Der Ingenieur für Geophysik Professor Övgün Ahmet Ercan schätzt, dass unter den Trümmern noch eine beängstigend hohe Zahl von Menschen verschüttet liegen. Am Mittwoch erklärte er: „Hier gibt es etwa vier Millionen Gebäude. In diesen Gebäuden leben dreizehn Millionen Menschen, etwa 7.000 Gebäude sind eingestürzt, und die Leute sind verzweifelt.“

Er fügte hinzu: „Laut meinen Berechnungen befanden sich etwa 200.000 Menschen unter den eingestürzten Gebäuden. Dabei gehe ich davon aus, dass es vier Stockwerke und acht Wohnungen in jedem Gebäude gab. Bisher wurden etwa 8.000 Menschen aus den eingestürzten Gebäuden geborgen.“

Murat Ağırel, ein Kolumnist der Tageszeitung Cumhuriyet erklärte am Mittwoch aus dem Erdbebengebiet, in Hatay hätten die Menschen „die Hoffnung auf den Staat aufgegeben. Alle versuchen, ihre Angehörigen selbst aus den Trümmern zu befreien... Alle kommen hierher um zu helfen, aber es mangelt an Koordination. Es kommen auch Teams aus dem Ausland. Der Schmerz ist nicht zu beschreiben. Leider gibt es Orte, an die keine Rettungsteams herankommen können.“

Er fügte hinzu:

Wir leben in einer Situation, in der die Hoffnung schwindet. Nach dieser Stunde werden wir laute Schreie hören. Weil Leute einfach gestorben sind. Deshalb haben wir auf den Trümmerhaufen gerufen „Kann uns jemand hören?“ Jetzt rufen die Leute aus den Trümmern „Kann uns jemand hören?“ Das Hauptproblem ist die fehlende Koordination, die Mentalität „mit dem Segen des Präsidenten“, die Unfähigkeit staatlicher Institutionen, die Arbeit in koordinierter Weise gemeinsam durchzuführen.

In der Erdbebenregion und im ganzen Land wächst die Wut der Bevölkerung.
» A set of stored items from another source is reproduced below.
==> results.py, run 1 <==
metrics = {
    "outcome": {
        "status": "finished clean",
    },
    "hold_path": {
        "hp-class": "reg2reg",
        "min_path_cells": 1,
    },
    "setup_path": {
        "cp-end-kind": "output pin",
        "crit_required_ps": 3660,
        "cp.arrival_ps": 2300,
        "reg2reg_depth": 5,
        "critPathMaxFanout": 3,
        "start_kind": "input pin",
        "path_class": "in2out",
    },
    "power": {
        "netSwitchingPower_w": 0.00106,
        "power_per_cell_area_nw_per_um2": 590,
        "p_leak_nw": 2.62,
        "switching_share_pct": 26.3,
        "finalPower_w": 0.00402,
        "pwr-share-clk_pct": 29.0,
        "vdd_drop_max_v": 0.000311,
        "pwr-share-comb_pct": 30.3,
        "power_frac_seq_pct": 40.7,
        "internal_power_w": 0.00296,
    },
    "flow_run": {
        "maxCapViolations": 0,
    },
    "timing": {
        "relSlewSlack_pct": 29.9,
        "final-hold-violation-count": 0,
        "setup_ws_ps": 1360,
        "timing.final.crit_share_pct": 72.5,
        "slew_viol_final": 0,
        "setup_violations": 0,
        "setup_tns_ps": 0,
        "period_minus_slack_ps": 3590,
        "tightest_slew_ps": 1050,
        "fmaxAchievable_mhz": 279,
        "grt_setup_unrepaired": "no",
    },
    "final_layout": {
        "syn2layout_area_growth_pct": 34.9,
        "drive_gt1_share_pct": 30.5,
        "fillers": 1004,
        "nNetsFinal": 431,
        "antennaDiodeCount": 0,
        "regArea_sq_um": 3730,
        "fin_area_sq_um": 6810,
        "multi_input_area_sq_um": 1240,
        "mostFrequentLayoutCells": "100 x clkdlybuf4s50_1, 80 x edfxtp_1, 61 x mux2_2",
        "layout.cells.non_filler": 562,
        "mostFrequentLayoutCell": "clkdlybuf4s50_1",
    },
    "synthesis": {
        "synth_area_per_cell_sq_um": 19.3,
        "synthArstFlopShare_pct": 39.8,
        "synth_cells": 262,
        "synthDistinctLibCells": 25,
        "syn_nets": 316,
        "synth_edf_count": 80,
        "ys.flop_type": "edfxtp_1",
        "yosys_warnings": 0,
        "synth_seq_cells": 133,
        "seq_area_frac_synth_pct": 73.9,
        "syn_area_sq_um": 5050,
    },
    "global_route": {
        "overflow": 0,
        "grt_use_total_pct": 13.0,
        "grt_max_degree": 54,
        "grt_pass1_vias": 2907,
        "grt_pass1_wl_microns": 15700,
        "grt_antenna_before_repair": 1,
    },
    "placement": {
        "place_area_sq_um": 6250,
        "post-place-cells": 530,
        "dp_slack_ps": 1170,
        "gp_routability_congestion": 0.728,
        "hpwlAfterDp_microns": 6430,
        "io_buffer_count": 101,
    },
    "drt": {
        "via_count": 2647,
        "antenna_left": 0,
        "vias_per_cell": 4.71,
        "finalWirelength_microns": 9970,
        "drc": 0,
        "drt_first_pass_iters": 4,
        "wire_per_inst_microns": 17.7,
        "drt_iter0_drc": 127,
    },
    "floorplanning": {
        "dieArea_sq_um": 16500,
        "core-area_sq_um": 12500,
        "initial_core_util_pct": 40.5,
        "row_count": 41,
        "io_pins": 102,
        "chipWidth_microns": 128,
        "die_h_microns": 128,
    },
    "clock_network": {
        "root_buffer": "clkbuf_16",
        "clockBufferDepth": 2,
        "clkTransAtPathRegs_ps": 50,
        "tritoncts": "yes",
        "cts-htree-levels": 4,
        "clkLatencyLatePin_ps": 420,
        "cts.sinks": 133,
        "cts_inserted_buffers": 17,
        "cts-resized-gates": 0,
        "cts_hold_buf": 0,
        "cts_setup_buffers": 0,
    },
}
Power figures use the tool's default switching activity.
$ cat src/rtl/axi_multi_ch_ctrl.sv
// axi_multi_ch_ctrl: round-robin burst scheduler for CH_NUM write and CH_NUM read streams
// Each direction shares one AXI master across its channels. Every channel has its own
// address window and circular pointer.
// Ports: ch_{wr,rd}_* carry per-channel windows, lengths, clears and FIFO levels, packed
// with channel 0 in the low bits. axi_{wr,rd}_* handshake with the AXI masters.
// ch_wr_fifo_rd_en and ch_rd_fifo_wr_en steer the external FIFOs.
// Optional: define TAIL_BURST_EN to shorten the last burst so it fills the window exactly.
module axi_multi_ch_ctrl_dir #(
  parameter int CH_NUM     = 2,
  parameter int ADDR_W     = 30,
  parameter int LEN_W      = 8,
  parameter int CNT_W      = 10,
  parameter int BEAT_BYTES = 8,
  parameter int CH_ID_W    = 1
) (
  input  logic                     clk,
  input  logic                     rst,
  input  logic [CH_NUM*ADDR_W-1:0] beg_i,
  input  logic [CH_NUM*ADDR_W-1:0] end_i,
  input  logic [CH_NUM*LEN_W-1:0]  len_i,
  input  logic [CH_NUM-1:0]        clr_i,
  input  logic [CH_NUM-1:0]        gate_i,
  input  logic [CH_NUM*CNT_W-1:0]  cnt_i,
  input  logic                     ready_i,
  input  logic                     active_i,
  input  logic                     done_i,
  output logic                     start_o,
  output logic [ADDR_W-1:0]        addr_o,
  output logic [LEN_W-1:0]         len_o,
  output logic [CH_ID_W-1:0]       ch_o,
  output logic [CH_NUM-1:0]        fifo_en_o
);
  localparam int SH = $clog2(BEAT_BYTES);
  localparam int SW = ADDR_W + 2;
  typedef enum logic [1:0] {IDLE, REQ, BUSY} state_t;
  state_t             state_q;
  logic [ADDR_W-1:0]  ptr_q [CH_NUM];
  logic [ADDR_W-1:0]  beg_a [CH_NUM];
  logic [ADDR_W-1:0]  end_a [CH_NUM];
  logic [LEN_W-1:0]   len_a [CH_NUM];
  logic [LEN_W-1:0]   eff_len [CH_NUM];
  logic [CH_NUM-1:0]  elig;
  logic [CH_ID_W-1:0] rr_q, gnt;
  logic               any_elig;
  logic [ADDR_W-1:0]  issued, ptr_d;
  logic [SW-1:0]      nxt, lim;
  always_comb begin
    for (int i = 0; i < CH_NUM; i++) begin
      beg_a[i] = beg_i[i*ADDR_W +: ADDR_W];
      end_a[i] = end_i[i*ADDR_W +: ADDR_W];
      len_a[i] = len_i[i*LEN_W +: LEN_W];
`ifdef TAIL_BURST_EN
      // a full burst would run past the window end: shrink it to the remaining tail
      eff_len[i] = ((SW'(ptr_q[i]) + ((SW'(len_a[i]) + 1'b1) << SH) - 1'b1) > SW'(end_a[i]))
                 ? LEN_W'(((end_a[i] - ptr_q[i] + 1'b1) >> SH) - 1'b1) : len_a[i];
`else
      eff_len[i] = len_a[i];
`endif
      elig[i] = gate_i[i] && (32'(cnt_i[i*CNT_W +: CNT_W]) >= 32'(eff_len[i]) + 32'd1);
    end
    any_elig = |elig;
    // scan downwards so the first eligible channel at or after rr_q wins
    gnt = '0;
    for (int k = CH_NUM - 1; k >= 0; k--)
      if (elig[(int'(rr_q) + k) % CH_NUM]) gnt = CH_ID_W'((int'(rr_q) + k) % CH_NUM);
    issued = ADDR_W'((SW'(len_o) + 1'b1) << SH);
    nxt = SW'(ptr_q[ch_o]) + SW'(issued);
`ifdef TAIL_BURST_EN
    lim = nxt;
`else
    // wrap early if the following full burst would not fit; extra width catches overflow
    lim = nxt + SW'(issued) - 1'b1;
`endif
    ptr_d = (lim > SW'(end_a[ch_o])) ? beg_a[ch_o] : ADDR_W'(nxt);
    for (int i = 0; i < CH_NUM; i++)
      fifo_en_o[i] = active_i && (state_q == BUSY) && (ch_o == CH_ID_W'(i));
  end
  always_ff @(posedge clk) begin
    if (rst) begin
      state_q <= IDLE;
      rr_q    <= '0;
      start_o <= 1'b0;
      addr_o  <= '0;
      len_o   <= '0;
      ch_o    <= '0;
      for (int i = 0; i < CH_NUM; i++) ptr_q[i] <= beg_a[i];
    end else begin
      case (state_q)
        IDLE: if (any_elig && ready_i) begin
          addr_o  <= ptr_q[gnt];
          len_o   <= eff_len[gnt];
          ch_o    <= gnt;
          start_o <= 1'b1;
          rr_q    <= CH_ID_W'((int'(gnt) + 1) % CH_NUM);
          state_q <= REQ;
        end
        REQ: if (!ready_i) begin
          start_o <= 1'b0;
          state_q <= BUSY;
        end
        BUSY: if (done_i) begin
          ptr_q[ch_o] <= ptr_d;
          state_q     <= IDLE;
        end
        default: state_q <= IDLE;
      endcase
      // clear overrides a same-cycle done update; the burst in flight still completes
      for (int i = 0; i < CH_NUM; i++) if (clr_i[i]) ptr_q[i] <= beg_a[i];
    end
  end
endmodule

module axi_multi_ch_ctrl #(
  parameter int CH_NUM     = 2,
  parameter int ADDR_W     = 30,
  parameter int LEN_W      = 8,
  parameter int CNT_W      = 10,
  parameter int BEAT_BYTES = 8,
  parameter int CH_ID_W    = 1
) (
  input  logic                     clk,
  input  logic                     rst,
  input  logic [CH_NUM*ADDR_W-1:0] ch_wr_beg_addr,
  input  logic [CH_NUM*ADDR_W-1:0] ch_wr_end_addr,
  input  logic [CH_NUM*ADDR_W-1:0] ch_rd_beg_addr,
  input  logic [CH_NUM*ADDR_W-1:0] ch_rd_end_addr,
  input  logic [CH_NUM*LEN_W-1:0]  ch_wr_burst_len,
  input  logic [CH_NUM*LEN_W-1:0]  ch_rd_burst_len,
  input  logic [CH_NUM-1:0]        ch_wr_clr,
  input  logic [CH_NUM-1:0]        ch_rd_clr,
  input  logic [CH_NUM-1:0]        ch_rd_enable,
  input  logic [CH_NUM*CNT_W-1:0]  ch_wr_fifo_cnt,
  input  logic [CH_NUM*CNT_W-1:0]  ch_rd_fifo_space,
  input  logic                     axi_wr_ready,
  input  logic                     axi_writing,
  input  logic                     axi_wr_done,
  output logic                     axi_wr_start,
  output logic [ADDR_W-1:0]        axi_wr_addr,
  output logic [LEN_W-1:0]         axi_wr_len,
  output logic [CH_ID_W-1:0]       axi_wr_ch,
  output logic [CH_NUM-1:0]        ch_wr_fifo_rd_en,
  input  logic                     axi_rd_ready,
  input  logic                     axi_reading,
  input  logic                     axi_rd_done,
  output logic                     axi_rd_start,
  output logic [ADDR_W-1:0]        axi_rd_addr,
  output logic [LEN_W-1:0]         axi_rd_len,
  output logic [CH_ID_W-1:0]       axi_rd_ch,
  output logic [CH_NUM-1:0]        ch_rd_fifo_wr_en
);
  axi_multi_ch_ctrl_dir #(
    .CH_NUM(CH_NUM), .ADDR_W(ADDR_W), .LEN_W(LEN_W), .CNT_W(CNT_W),
    .BEAT_BYTES(BEAT_BYTES), .CH_ID_W(CH_ID_W)
  ) u_wr (
    .clk(clk), .rst(rst), .beg_i(ch_wr_beg_addr), .end_i(ch_wr_end_addr),
    .len_i(ch_wr_burst_len), .clr_i(ch_wr_clr), .gate_i({CH_NUM{1'b1}}),
    .cnt_i(ch_wr_fifo_cnt), .ready_i(axi_wr_ready), .active_i(axi_writing),
    .done_i(axi_wr_done), .start_o(axi_wr_start), .addr_o(axi_wr_addr),
    .len_o(axi_wr_len), .ch_o(axi_wr_ch), .fifo_en_o(ch_wr_fifo_rd_en)
  );
  axi_multi_ch_ctrl_dir #(
    .CH_NUM(CH_NUM), .ADDR_W(ADDR_W), .LEN_W(LEN_W), .CNT_W(CNT_W),
    .BEAT_BYTES(BEAT_BYTES), .CH_ID_W(CH_ID_W)
  ) u_rd (
    .clk(clk), .rst(rst), .beg_i(ch_rd_beg_addr), .end_i(ch_rd_end_addr),
    .len_i(ch_rd_burst_len), .clr_i(ch_rd_clr), .gate_i(ch_rd_enable),
    .cnt_i(ch_rd_fifo_space), .ready_i(axi_rd_ready), .active_i(axi_reading),
    .done_i(axi_rd_done), .start_o(axi_rd_start), .addr_o(axi_rd_addr),
    .len_o(axi_rd_len), .ch_o(axi_rd_ch), .fifo_en_o(ch_rd_fifo_wr_en)
  );
endmodule

$ cat config.mk
export PLATFORM = sky130hd
export DESIGN_NAME = axi_multi_ch_ctrl
export DESIGN_NICKNAME = d
export VERILOG_FILES = /design/src/rtl/axi_multi_ch_ctrl.sv
export SDC_FILE = /design/constraint.sdc
export NUM_CORES = 1
export LEC_CHECK = 0
export CAP_MARGIN = 10
export CELL_PAD_IN_SITES_DETAIL_PLACEMENT = 1
export CELL_PAD_IN_SITES_GLOBAL_PLACEMENT = 2
export CORE_MARGIN = 4
export CORE_UTILIZATION = 34
export CTS_CLUSTER_DIAMETER = 40
export CTS_CLUSTER_SIZE = 25
export DETAILED_ROUTE_END_ITERATION = 10
export PLACE_DENSITY = 0.87
export SKIP_LAST_GASP = 1
export SYNTH_ARGS = -nofsm -noshare
export SYNTH_HDL_FRONTEND = slang
export SYNTH_HIERARCHICAL = 1
export SYNTH_SLANG_ARGS = --single-unit
$ cat constraint.sdc
create_clock -name clk -period 22.4 [get_ports clk]
set_input_delay 6.72 -clock clk [delete_from_list [all_inputs] [get_ports clk]]
set_output_delay 6.72 -clock clk [all_outputs]
set_load 0.02 [all_outputs]
==> results of run 1 <==
==> worst max path at each step <==
| stage | from | endpoint | slack [ps] | cells after the start |
|---|---|---|---|---|
| 3_3_place_gp | axi_writing | ch_wr_fifo_rd_en[1] | 7680 | 3 |
| 3_5_place_dp | axi_writing | ch_wr_fifo_rd_en[1] | 7680 | 3 |
| 2_1_floorplan | axi_reading | ch_rd_fifo_wr_en[0] | 8640 | 2 |
| 5_1_grt | axi_reading | ch_rd_fifo_wr_en[0] | 7610 | 4 |
| 6_report | axi_writing | ch_wr_fifo_rd_en[1] | 7710 | 3 |
| 4_1_cts | axi_writing | ch_wr_fifo_rd_en[1] | 7680 | 3 |
==> cell families (layout without fill, tap and decap cells) <==
logic type	Yosys count	after routing	synth area share, %
AOI/OAI and AO/OA	404	404	15.4
xor gates and xnor gates	147	147	7.06
adders and majority gates	200	200	13.6
buffers and inverters	221	662	5.07
DFF	208	208	28.9
muxes	282	282	16.3
other	1	9	0.0202
and+or+nand+nor	531	531	13.6
==> routing by layer <==
metal	wire (µm)	global-route usage, %
met5	23	0
met4	1970	7.24
met3	3910	4.62
met2	35000	41.6
met1	30900	29.4
==> through the flow <==
| stage | std cells | cell area, µm² |
|---|---|---|
| 5_1_grt | 3137 | 25000 |
| 3_3_place_gp | 3046 | 23400 |
| 2_1_floorplan | 1997 | 18600 |
| 4_1_cts | 3134 | 25000 |
| 6_report | 3139 | 25000 |
| 3_5_place_dp | 3046 | 23400 |
==> cells in the mapped netlist (all sizes together), types with 5 or more instances <==
master   instances
and2             9
a311oi          39
a21oi          100
nand2          173
mux2           151
o21a             8
a211oi          58
a2111oi          6
nor4             8
and4             6
xnor2           87
clkbuf          44
buf             32
o21bai          15
or3              7
nand2b          24
a211o            7
dfxtp           88
nand4b           5
nor2           149
ha             194
nor2b           16
o211ai          13
and3            12
edfxtp         120
a21o            52
o21ai           66
inv            145
a31oi            8
xor2            60
nand3           59
nand4           34
nor3            15
mux2i          131
==> final cells by class <==
cell class	count	area [µm²]
fillers	6073	28900
well taps	696	871
inverters	145	544
clock inverters	37	412
repair buffers	429	4240
flip-flops and latches	208	5370
multi-input cells	1568	12300
clock buffers	51	1210
diodes	5	12.5
==> where the power goes <==
group	internal [mW]	leakage [nW]	switching [mW]	total [mW]
clock network	0.455	0.774	0.253	0.708
registers	0.441	1.95	0.0308	0.472
logic	0.426	7.16	0.561	0.987
total	1.32	9.89	0.844	2.17
==> critical path, cell delays in order <==
cell and delay (ps):
clkdlybuf4s50_1 460, and3_1 180, clkdlybuf4s50_1 610
==> sequential cells by signal, summed over array words and instances (netlist names), 2 cells and up, named ones only <==
name and count:
u_rd/len_o 8, u_rd/state_q 2, u_wr/ptr_q 60, u_rd/ptr_q 60, u_wr/len_o 8, u_wr/addr_o 30
u_wr/state_q 2, u_rd/addr_o 30
==> flow_summary.json, run 1 <==
{
  "layout_common_cells": "408 x clkdlybuf4s50_1, 194 x ha_1, 173 x nand2_1, 149 x nor2_1, 145 x inv_1",
  "clock_skew_ps": 30.8,
  "track_usage_pct": 23.7,
  "hold_ws_ps": 498,
  "grt_pass1_vias": 18500,
  "worst_r2r_path_depth": 27,
  "cts_buffers": 47,
  "timing.final.crit_share_pct": 65.6,
  "async_reset_ff_share_pct": 0,
  "finalHoldViolCount": 0,
  "num_vias": 17100,
  "power.density_mw_per_mm2": 86.7,
  "synth_enable_flop_cells": 120,
  "drtIter0Drc": 702,
  "core_area_mm2": 0.0539,
  "drtPass1Iterations": 5,
  "cts.clk_slew.worst_paths_ps": 40,
  "grt_pass1_wl_mm": 110,
  "outcome": "completed",
  "cts_setup_buffers": 0,
  "setup_viol": 0,
  "synth_seq_cells": 208,
  "drv_cap": 0,
  "cts_tree": "done",
  "required_ps": 15680,
  "layout-drive-gt1-share_pct": 8.24,
  "ys_seq_area_share_pct": 28.9,
  "synth_top_area_cell": "edfxtp_1",
  "port_buffers": 409,
  "place.gp.congestion": 0.905,
  "hold_buffers": 0,
  "syn_inst": 1994,
  "final_util_pct": 46.3,
  "fmax_mhz": 68.1,
  "post-dp-hpwl_mm": 55.8,
  "slew_viol_final": 0,
  "tightest_slew_ps": 965,
  "antenna_found_initial": 6,
  "io_pins": 410,
  "worst_r2r_endpoint": "u_wr/ptr_q[0][26]$_DFFE_PP_",
  "dp_worst_setup_slack_ps": 7680,
  "fp.dieH_um": 242,
  "finalSetupTns_ps": 0,
  "postRouteAntennaNets": 0,
  "p_total_mw": 2.17,
  "p_leak_nw": 9.89,
  "worstSkewPairLatency_ps": 590,
  "clockRootBuffer": "clkbuf_16",
  "grt_max_degree": 82,
  "irDropWorstVdd_mv": 0.0543,
  "cp_max_fo": 2,
  "vias_per_cell": 5.46,
  "syn_to_final_growth_pct": 34.6,
  "syn_avg_cell_area_um2": 9.31,
  "rows": 85,
  "end_kind": "output port",
  "fin_ws_ps": 7710,
  "htree_levels": 2,
  "netlist_area_mm2": 0.0186,
  "holdPathEnd": "u_wr/addr_o[24]$_SDFFE_PP0P_",
  "cts_resized": 0,
  "min_path_type": "flop to flop",
  "crit_type": "primary input to output port",
  "period_needed_ps": 14690,
  "start_kind": "primary input",
  "route.detailed.wl_per_inst_um": 22.9,
  "ys.flop_type": "edfxtp_1",
  "start_util_pct": 34.4,
  "wl_mm": 71.8,
  "cp_data_arrival_time_ps": 7970,
  "synth.top_cell.area_share_pct": 19.4,
  "ys_types": 88,
  "die_w_um": 242,
  "cts_buffer_depth": 3,
  "layout_commonest_cell": "clkdlybuf4s50_1",
  "nNetsFinal": 2923,
  "drc": 0,
  "die_area_mm2": 0.0584,
  "whs_path_depth": 2,
  "timing.reg2reg.setup_slack_ps": 12200,
  "grt_remaining_overflow": 0,
  "synthTopCellsByArea": "edfxtp_1 19%, ha_1 13%, dfxtp_1 9.5%",
  "rsz0062_at_grt": "false",
  "max_slew_margin_pct": 35.4,
  "min_from": "u_wr/addr_o[24]$_SDFFE_PP0P_",
  "ys.warnings.count": 6,
  "clock_sinks": 208
}
Power figures use the tool's default switching activity.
In Adiyaman, das ebenfalls stark betroffen ist, protestierten Opfer gegen den Besuch des Gouverneurs. Am Mittwoch wurde angekündigt, dass der Gouverneur von Ordu kurzfristig zu dessen Nachfolger ernannt wurde. Auch der Verkehrs- und Infrastrukturminister Adil Karaismailoğlu wurde bei seinem Besuch in der Stadt von aufgebrachten Demonstranten empfangen.